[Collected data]

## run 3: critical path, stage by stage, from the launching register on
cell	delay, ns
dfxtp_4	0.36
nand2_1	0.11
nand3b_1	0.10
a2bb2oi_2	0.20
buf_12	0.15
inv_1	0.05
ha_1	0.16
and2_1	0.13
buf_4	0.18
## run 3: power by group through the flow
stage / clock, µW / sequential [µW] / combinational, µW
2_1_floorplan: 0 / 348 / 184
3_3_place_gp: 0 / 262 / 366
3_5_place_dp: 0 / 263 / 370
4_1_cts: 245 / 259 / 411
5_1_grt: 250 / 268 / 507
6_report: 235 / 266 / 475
==> config.mk <==
export PLATFORM = sky130hd
export DESIGN_NAME = mem_access_stage
export DESIGN_NICKNAME = d
export VERILOG_FILES = /design/src/rtl/mem_access_stage.sv
export SDC_FILE = /design/constraint.sdc
export NUM_CORES = 1
export LEC_CHECK = 0
export CAP_MARGIN = 20
export CORE_MARGIN = 10
export CORE_UTILIZATION = 41
export CTS_BUF_LIST = sky130_fd_sc_hd__clkbuf_8
export DETAILED_ROUTE_END_ITERATION = 8
export PLACE_DENSITY = 0.79
export SYNTH_ARGS = -nofsm -noshare
export SYNTH_HDL_FRONTEND = slang
export SYNTH_SLANG_ARGS = --single-unit
==> constraint.sdc <==
create_clock -name clk -period 1.5 [get_ports clk]
set_input_delay 0.3 -clock clk [delete_from_list [all_inputs] [get_ports clk]]
set_output_delay 0.3 -clock clk [all_outputs]
set_load 0.01 [all_outputs]
==> src/rtl/mem_access_stage.sv <==
// MEM pipeline stage: drives a req/ack data-memory handshake and stalls the front end until the access completes.
// Optional access watchdog is built only when MEM_TIMEOUT_EN is defined.
module mem_access_stage #(
  parameter int unsigned TIMEOUT = 15
) (
  input  logic       clk,
  input  logic       reset,
  input  logic [7:0] alu_result_in,
  input  logic [7:0] write_data_in,
  input  logic [2:0] rd_in,
  input  logic       mem_read_in,
  input  logic       mem_write_in,
  input  logic       reg_write_in,
  input  logic       mem_to_reg_in,
  output logic       stall_out,
  output logic       dmem_req,
  output logic       dmem_we,
  output logic [7:0] dmem_addr,
  output logic [7:0] dmem_wdata,
  input  logic       dmem_ack,
  input  logic [7:0] dmem_rdata,
  output logic [7:0] alu_result_out,
  output logic [7:0] read_data_out,
  output logic [2:0] rd_out,
  output logic       reg_write_out,
  output logic       mem_to_reg_out,
  output logic       timeout_err_out
);

  typedef enum logic {IDLE = 1'b0, BUSY = 1'b1} state_t;

  state_t state_reg;
  logic   access;
  logic   read_pending_reg;
  logic   timeout_hit;

  assign access = mem_read_in | mem_write_in;

`ifdef MEM_TIMEOUT_EN
  logic [3:0] tmo_cnt_reg;
  logic       timeout_err_reg;

  assign timeout_hit     = (state_reg == BUSY) && !dmem_ack && (tmo_cnt_reg == 4'(TIMEOUT - 1));
  assign timeout_err_out = timeout_err_reg;

  // Held at zero in IDLE so it always starts from zero on entry to BUSY.
  always_ff @(posedge clk) begin
    if (!reset) begin
      tmo_cnt_reg     <= 4'd0;
      timeout_err_reg <= 1'b0;
    end else begin
      if (state_reg == IDLE) tmo_cnt_reg <= 4'd0;
      else                   tmo_cnt_reg <= tmo_cnt_reg + 4'd1;
      if (timeout_hit) timeout_err_reg <= 1'b1;
    end
  end
`else
  assign timeout_hit     = 1'b0;
  assign timeout_err_out = 1'b0;
`endif

  // A timed-out access leaves the stage as a bubble, so the front end may advance.
  always_comb begin
    stall_out = 1'b0;
    if (reset) begin
      case (state_reg)
        IDLE:    stall_out = access;
        BUSY:    stall_out = !dmem_ack && !timeout_hit;
        default: stall_out = 1'b0;
      endcase
    end
  end

  always_ff @(posedge clk) begin
    if (!reset) begin
      state_reg        <= IDLE;
      read_pending_reg <= 1'b0;
      dmem_req         <= 1'b0;
      dmem_we          <= 1'b0;
      dmem_addr        <= 8'd0;
      dmem_wdata       <= 8'd0;
      alu_result_out   <= 8'd0;
      read_data_out    <= 8'd0;
      rd_out           <= 3'd0;
      reg_write_out    <= 1'b0;
      mem_to_reg_out   <= 1'b0;
    end else begin
      case (state_reg)
        IDLE: begin
          if (access) begin
            dmem_req         <= 1'b1;
            dmem_we          <= mem_write_in;
            dmem_addr        <= alu_result_in;
            dmem_wdata       <= write_data_in;
            read_pending_reg <= mem_read_in & ~mem_write_in;
            reg_write_out    <= 1'b0;
            mem_to_reg_out   <= 1'b0;
            state_reg        <= BUSY;
          end else begin
            alu_result_out <= alu_result_in;
            read_data_out  <= 8'd0;
            rd_out         <= rd_in;
            reg_write_out  <= reg_write_in;
            mem_to_reg_out <= mem_to_reg_in;
          end
        end
        BUSY: begin
          if (dmem_ack) begin
            dmem_req       <= 1'b0;
            dmem_we        <= 1'b0;
            alu_result_out <= alu_result_in;
            read_data_out  <= read_pending_reg ? dmem_rdata : 8'd0;
            rd_out         <= rd_in;
            reg_write_out  <= reg_write_in;
            mem_to_reg_out <= mem_to_reg_in;
            state_reg      <= IDLE;
          end else if (timeout_hit) begin
            dmem_req       <= 1'b0;
            dmem_we        <= 1'b0;
            read_data_out  <= 8'd0;
            reg_write_out  <= 1'b0;
            mem_to_reg_out <= 1'b0;
            state_reg      <= IDLE;
          end else begin
            reg_write_out  <= 1'b0;
            mem_to_reg_out <= 1'b0;
          end
        end
        default: state_reg <= IDLE;
      endcase
    end
  end

endmodule

# == Word level (Yosys, flattened, before mapping) ==
# Cells that the tools add are included.
# word_totals
ff_bits,41
latch_bits,0
ramBits,0
mem_bits_ro,0
inputBits,34
out_inout_bits,41
n_memories,0
# classes
add_sub_neg,0
multipliers,0
n_div,0
magnitude_cmp,0
n_eq_ne,3
n_shift,0
n_mux,26
bitwise,4
n_reduce_logical,4
# op_table
op,count
$mux W8,5
$pmux W8 S2,2
$pmux W1 S2,6
$mux W1,10
$mux W3,2
$ne A2 B2 Y1 const B,3
$pmux W3 S2,1
$reduce_and A2 Y1,3
$not A1 Y1,2
$and A1 B1 Y1,1
$logic_not A1 Y1,1
$or A1 B1 Y1,1

# == Logic depth before layout (Yosys ltp) ==
# Gate-level depths: netlist of run 1.
# logic_depth
ltp_word,3
ltp_mapped,5
mapped_depth_nobuf,3

# == Worst setup path before layout of run 1 ==
# No wires, ideal clock.
# synth_path
path_kind,register to register
from,register state_reg
to,register read_data_out[0]
arrival_time_ps,1048
required_time_ps,1383
path_slack_ps,335
path_stages_with_launch,4
period_less_slack_ps,1165
path_cell_list,dfxtp_1 > o311a_1 > buf_6 > a22o_1
# synth_between
elab_chain_cells,3
# synth_lines
element,line_no,text
"start, declared",32,state_t state_reg;
"start signal, assigned",76,state_reg <= IDLE;
"start signal, assigned",98,state_reg <= BUSY;
"start signal, assigned",116,state_reg <= IDLE;
$not A1 Y1 (no source line),--,
$ne A2 B2 Y1 (no source line),--,
$reduce_and A2 Y1 (no source line),--,
"end signal, assigned",112,read_data_out <= read_pending_reg ? dmem_rdata : 8'd0;
"end, declared",23,"output logic [7:0] read_data_out,"
# Several ways; a longest one is shown, not always the timed one.
# A chain may end at the register's enable or synchronous reset.

# == Final worst setup path of run 1 ==
# layout_path
from,register alu_result_out[0]
to,output port alu_result_out[0]
# layout_rtl
element,line_no,text
"start, declared",22,"output logic [7:0] alu_result_out,"
"start signal, assigned",100,alu_result_out <= alu_result_in;
"start signal, assigned",111,alu_result_out <= alu_result_in;
# No word-level cell between the ends.

==> summary.txt, run 1 <==
STA
  • Setup TNS: 0 ns
  • Final min period: 1.461 ns
  • Clock skew: 0.008071 ns
  • Max-slew violation count: 0
  • Setup ws final: 0.03934 ns
  • Final Hold Fails: 0
  • Fmax: 684.6 MHz
  • Final period util: 0.9738
  • # setup viols final: 0
  • Hold_ws: 0.4433 ns

Synthesis
  • Yosys reg bits: 41
  • Synthesized area: 1536 um2
  • Avg Inst Size Synth: 9.663 um2
  • Xor-xnor portion of the synthesized cell area: 0
  • Synthesized instance count: 159
  • Adder-Cell Fraction of Synth Area: 0
  • Fraction of the mapped netlist area in simple logic gates: 0.1710
  • Synth cell types: 24
  • Register area share after synthesis: 0.5342
  • Syn Nets: 193
  • Post-synthesis compound-gate area fraction: 0.1710
  • Mux contribution to synthesized area: 0.07166
  • Synth Warn #: 0
  • Largest family of logic cells by synthesized area: compound AO/OA/AOI/OAI gates

Setup path
  • CP Launch Type: flop
  • RR Endpoint: dmem_addr[3]
  • Delay-heaviest family, CP: buffers and inverters
  • CP Cell Sequence: clkdlybuf4s50_1
  • Crit-path max FO: 2
  • Slowest-stage cell, CP: clkdlybuf4s50_1
  • Buf/Inv on CP: 1
  • FF-to-FF path depth: 4
  • Crit. path cell count: 1
  • CP Data Arrival Time: 1.16 ns
  • R2R Path Start: state_reg
  • Worst endpoint required time: 1.20 ns
  • CP Capture Type: output port
  • R2R Setup Slk: 0.11 ns
  • Setup CP Type: flop to output port
  • Slowest stage delay, CP: 0.55 ns

Cells and area
  • Area of the multi-input gates: 639.4 um2
  • Area growth, synth to finish: 62.21%
  • Register area: 820.8 um2
  • Filler Cell Count: 301
  • Final Util: 0.6860
  • Share of layout cells above drive strength 1: 0.09205
  • Antenna cells: 0
  • Fin nets: 272

Floorplanning
  • Initial Util: 0.4229
  • Die area: 6596 um2
  • Core box area: 3633 um2
  • Chip width: 81.22 um
  • # IOs: 75
  • Die Y: 81.22 um
  • Row Count: 22

Clock tree
  • Clock Root Buffer: clkbuf_8
  • Clock Sinks: 41
  • CTS Buf Count: 5
  • CTS tree: done
  • Maximum root-to-sink buffer count: 2
  • Clk slew on worst S/H paths: 0.08 ns
  • H-Tree Depth: 2
  • Skew-Pair Late Insertion Delay: 0.29 ns

GRT
  • Largest net degree at the start of global routing: 46
  • GRT Overall Usage: 0.1214
  • Initial antenna violation count: 0
  • GRT overflow: 0
  • First-pass GRT wire length: 6334 um
  • Vias in the first global route: 1317

Min path
  • Worst hold endpoint: state_reg
  • Hold Path Depth: 3
  • Worst hold path type: primary input to flop
  • Hold Crit Start: mem_write_in

Place
  • GPL Wtd Cong: 0.7012
  • Place WS: -0.3851 ns
  • I/O Buffers: 73
  • HPWL Detailed: 3123 um

Power and ir drop
  • Clock power frac: 0.289
  • Comb pwr share: 0.195
  • P_sw: 0.0005659 W
  • Pwr Total: 0.002295 W
  • Internal power: 0.001729 W
  • Sw Share: 0.2466
  • Peak VDD IR: 0.5343 mV
  • Cell Pwr Density: 920.6 nW/um2
  • Flop pwr share: 0.516
  • Leakage: 1.440 nW

Route
  • DRC: 0
  • Via/cell ratio: 4.631
  • Total number of vias: 1329
  • DRT Pass-1 Iters: 4
  • Antenna Nets Post-Route: 0
  • Avg WL per Cell: 14.55 um
  • Total Routed Length: 4176 um
  • Initial DRC Count: 55

Run status
  • Status: complete, no violations

Flow run
  • Maximum Capacitance Violations: 0
## cell usage in the layout (no fill, tap or decap), types with 4 or more instances in the layout
cell type	n
a22o_1	8
mux2i_1	11
buf_4	7
dlymetal6s2s_1	26
clkdlybuf4s50_1	42
a21boi_0	16
dlygate4sd2_1	4
dfxtp_1	41
clkbuf_8	5
nand2_1	55
## per-stage QoR
stage / area [um2] / instances
floorplan: 1536 / 159
global placement: 2351 / 279
detailed placement: 2351 / 279
CTS: 2424 / 287
global route: 2492 / 287
finish: 2492 / 287
## power groups by stage
stage / clock, W / combinational, W / sequential, W
after global routing: 0.000739 / 0.000487 / 0.00119
final: 0.000663 / 0.000448 / 0.00118
after global placement: 0 / 0.000462 / 0.00121
after floorplan: 0 / 0.000165 / 0.00124
after detailed placement: 0 / 0.000468 / 0.00121
after CTS: 0.000685 / 0.000465 / 0.00119
## metal layers
layer / up-vias / GRT usage / wire length [um]
met3: 7 / 0.03532 / 263
met4: 0 / 0.05709 / 70
met2: 35 / 0.2086 / 2141
li1: 687 / - / -
met1: 600 / 0.1353 / 1701
met5: - / 0 / 0
## logic make-up after synthesis
group	after synthesis
flops	41
simple gates	63
other cells	1
buf+inv	11
mux	11
compound gates	32
## cells in the mapped netlist
cell type / instances / share of area
nor2_2: 1 / 0.0041
nand2_2: 1 / 0.0041
a21boi_0: 16 / 0.078
nand2_1: 55 / 0.13
nor2b_1: 2 / 0.0081
and3b_1: 2 / 0.011
a21oi_1: 1 / 0.0033
buf_1: 1 / 0.0024
a22o_1: 8 / 0.046
conb_1: 1 / 0.0024
nand2b_1: 1 / 0.0041
buf_2: 1 / 0.0033
buf_6: 3 / 0.022
o31a_1: 1 / 0.0057
nand3b_1: 1 / 0.0049
o21bai_2: 1 / 0.0073
o211a_1: 1 / 0.0065
a21boi_1: 1 / 0.0049
dfxtp_1: 41 / 0.53
o311a_1: 2 / 0.013
buf_4: 3 / 0.015
mux2i_1: 11 / 0.072
o21ba_2: 1 / 0.0065
clkbuf_1: 3 / 0.0073
## worst max-delay path by stage
| stage | start | endpoint | slack (ns) |
|---|---|---|---|
| floorplan | state_reg | read_data_out[0] | 0.34 |
| global placement | mem_write_in | stall_out | -0.36 |
| detailed placement | mem_write_in | stall_out | -0.39 |
| CTS | mem_write_in | stall_out | 0.001 |
| global route | state_reg | stall_out | -0.0003 |
| finish | alu_result_out[0] | alu_result_out[0] | 0.04 |
## layout make-up
cell class,instances,share of cell area
Timing Repair Buffer,83,0.3569
Sequential cell,41,0.3293
Multi-Input combinational cell,107,0.2565
Clock buffer,5,0.02761
Tap cell,48,0.02410
Clock inverter,3,0.005522
## timing repair
item                                    CTS  global route
gates resized for setup                   8            27
endpoints found under the setup margin    4            34
gates cloned                              0             0
hold buffers                              0             0
pin swaps                                 1             1
setup buffers                             0             0
No activity file was read; power rests on OpenSTA's default activity.
==> run 2: changes to the inputs <==
CORE_UTILIZATION = 44   (was 41)
GPL_TIMING_DRIVEN = 1   (was not set)
PLACE_DENSITY = 0.84   (was 0.79)
TNS_END_PERCENT = 1   (was not set)
clock period = 1.71 ns   (was 1.5 ns; I/O delays follow)
==> summary.txt, run 2 (synthesis results as in run 1) <==
Run status
  • Status: complete, no violations

Setup path
  • Crit-path max FO: 2 (unchanged)
  • CP Launch Type: primary input
  • CP Capture Type: output port
  • Crit path from: mem_read_in
  • Worst endpoint required time: 1.37 ns (+0.17 ns)
  • R2R Path Start: state_reg
  • Setup CP Type: primary input to output port
  • CP Data Arrival Time: 1.26 ns (+0.10 ns)

Cells and area
  • Commonest non-fill, non-tap cell in the layout: clkdlybuf4s50_1
  • Commonest cells after routing, fill and taps aside: clkdlybuf4s50_1 (72), nand2_1 (55), dfxtp_1 (41)
  • Antenna cells: 0 (unchanged)
  • Area growth, synth to finish: 59.94%
  • Share of layout cells above drive strength 1: 0.1037 (+0.01168)
  • Fin nets: 274 (+0.74%)
  • Final Util: 0.7307 (+0.04471)
  • Filler Cell Count: 279 (-7.3%)

Route
  • Total Routed Length: 4264 um (+2.1%)
  • Via/cell ratio: 4.592 (-0.83%)
  • Total number of vias: 1318 (-0.83%)
  • DRC: 0 (unchanged)
  • Avg WL per Cell: 14.86 um (+2.1%)
  • Initial DRC Count: 55 (unchanged)
  • DRT Pass-1 Iters: 4 (unchanged)
  • Antenna Nets Post-Route: 0 (unchanged)

Floorplanning
  • Chip width: 79.10 um (-2.6%)
  • Row Count: 21 (-4.5%)
  • Initial Util: 0.4568 (+0.03398)
  • Die area: 6256 um2 (-5.2%)
  • Die Y: 79.10 um (-2.6%)
  • # IOs: 75 (unchanged)
  • Core box area: 3363 um2 (-7.4%)

STA
  • # setup viols final: 0 (unchanged)
  • Max-slew violation count: 0 (unchanged)
  • Fmax: 625.2 MHz
  • Final period util: 0.9354
  • Final Hold Fails: 0 (unchanged)
  • Hold_ws: 0.4564 ns (+0.01310 ns)
  • RSZ-0062 raised after global routing: no
  • Clock skew: 0.002902 ns (-0.005169 ns)
  • Final min period: 1.600 ns

Clock tree
  • CTS Buf Count: 5 (unchanged)
  • CTS tree: done
  • H-Tree Depth: 2 (unchanged)
  • Skew-Pair Late Insertion Delay: 0.29 ns (about the same)
  • Clk slew on worst S/H paths: 0.07 ns (about the same)
  • Clock Root Buffer: clkbuf_8
  • Maximum root-to-sink buffer count: 2 (unchanged)
  • Cts hold-fix bufs: 0 (unchanged)
  • Clock Sinks: 41 (unchanged)

Power and ir drop
  • Leakage: 1.015 nW (-30%)
  • Peak VDD IR: 0.7103 mV (+33%)
  • Cell Pwr Density: 842.2 nW/um2 (-8.5%)

Min path
  • Worst hold path type: flop to flop
  • Hold Crit Start: alu_result_out[3]

Place
  • GPL Wtd Cong: 0.7090 (+1.1%)
  • HPWL Detailed: 3355 um (+7.4%)
  • I/O Buffers: 73 (unchanged)

GRT
  • Vias in the first global route: 1409 (+7.0%)
  • GRT overflow: 0 (unchanged)
  • First-pass GRT wire length: 6865 um (+8.4%)
  • GRT Overall Usage: 0.1373 (+0.01585)
  • Largest net degree at the start of global routing: 46 (unchanged)
  • Initial antenna violation count: 0 (unchanged)

Flow run
  • Maximum Capacitance Violations: 0 (unchanged)
-- run 2: changes by cell type in the layout (fill, tap and decap cells not counted), moves of 2 or more --
cell,before,now
buf_4,7,9
clkdlybuf4s50_1,42,72
dlygate4sd2_1,4,0
dlymetal6s2s_1,26,0
-- run 2: power breakdown --
part	switching [W]	total [W]	internal (W)	leakage (nW)
Combinational	0.000163	0.000413	0.000250	0.634
Sequential	0.0000297	0.00104	0.00101	0.336
Clock	0.000334	0.000615	0.000282	0.0439
-- run 2: through the flow --
stage / instance area, um2 / setup TNS [ns] / power [W] / std cells / setup slack [ns]
floorplan: 1536 / 0 / 0.001232 / 159 / 0.5320
global placement: 2369 / -0.3752 / 0.001475 / 278 / -0.2397
detailed placement: 2369 / -0.5278 / 0.001483 / 278 / -0.2468
CTS: 2456 / 0 / 0.002090 / 286 / 0.01077
global route: 2457 / 0 / 0.002163 / 287 / 0.08327
finish: 2457 / 0 / 0.002070 / 287 / 0.1105
-- run 2: critical path: stages --
cell             delay [ns]
clkdlybuf4s50_1        0.42
o311a_1                0.35
buf_2                  0.15
-- run 2: repair_timing --
item | 4_1_cts | 5_1_grt
setup buffers | 0 | 1
endpoints found under the setup margin | 1 | 1
cloned | 0 | 0
endpoints found under the hold margin | 0 | 0
gates resized for setup | 3 | 1
pin swaps | 0 | 1
-- run 2: final timing paths --
| kind | endpoint | slack, ns | cells past startpoint |
|---|---|---|---|
| setup reg to reg | read_data_out[5] | 0.32 | 4 |
| hold reg to reg | alu_result_out[3] | 0.46 | 2 |
| hold / removal | alu_result_out[3] | 0.46 | 2 |
| setup / recovery | stall_out | 0.11 | 3 |
-- run 2: cell type report --
cell class / count / area [um2] / area share
clock inverters: 3 / 17.52 / 0.007128
flip-flops and latches: 41 / 820.8 / 0.3340
well taps: 46 / 57.56 / 0.02342
clock buffers: 5 / 68.82 / 0.02800
multi-input cells: 107 / 639.4 / 0.2602
repair buffers: 85 / 853.3 / 0.3472
-- run 2: per-layer routing --
metal  vias up  wire length [um]  GRT usage
met4         0                63    0.04839
met5         -                 0          0
li1        688                 -          -
met2        33              2339     0.2586
met3         6               280    0.05968
met1       591              1580     0.1283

• _Problem_: Select every line of the records holding the string "types".

• _Task solution_:
  • Synth cell types: 24
## cell usage in the layout (no fill, tap or decap), types with 4 or more instances in the layout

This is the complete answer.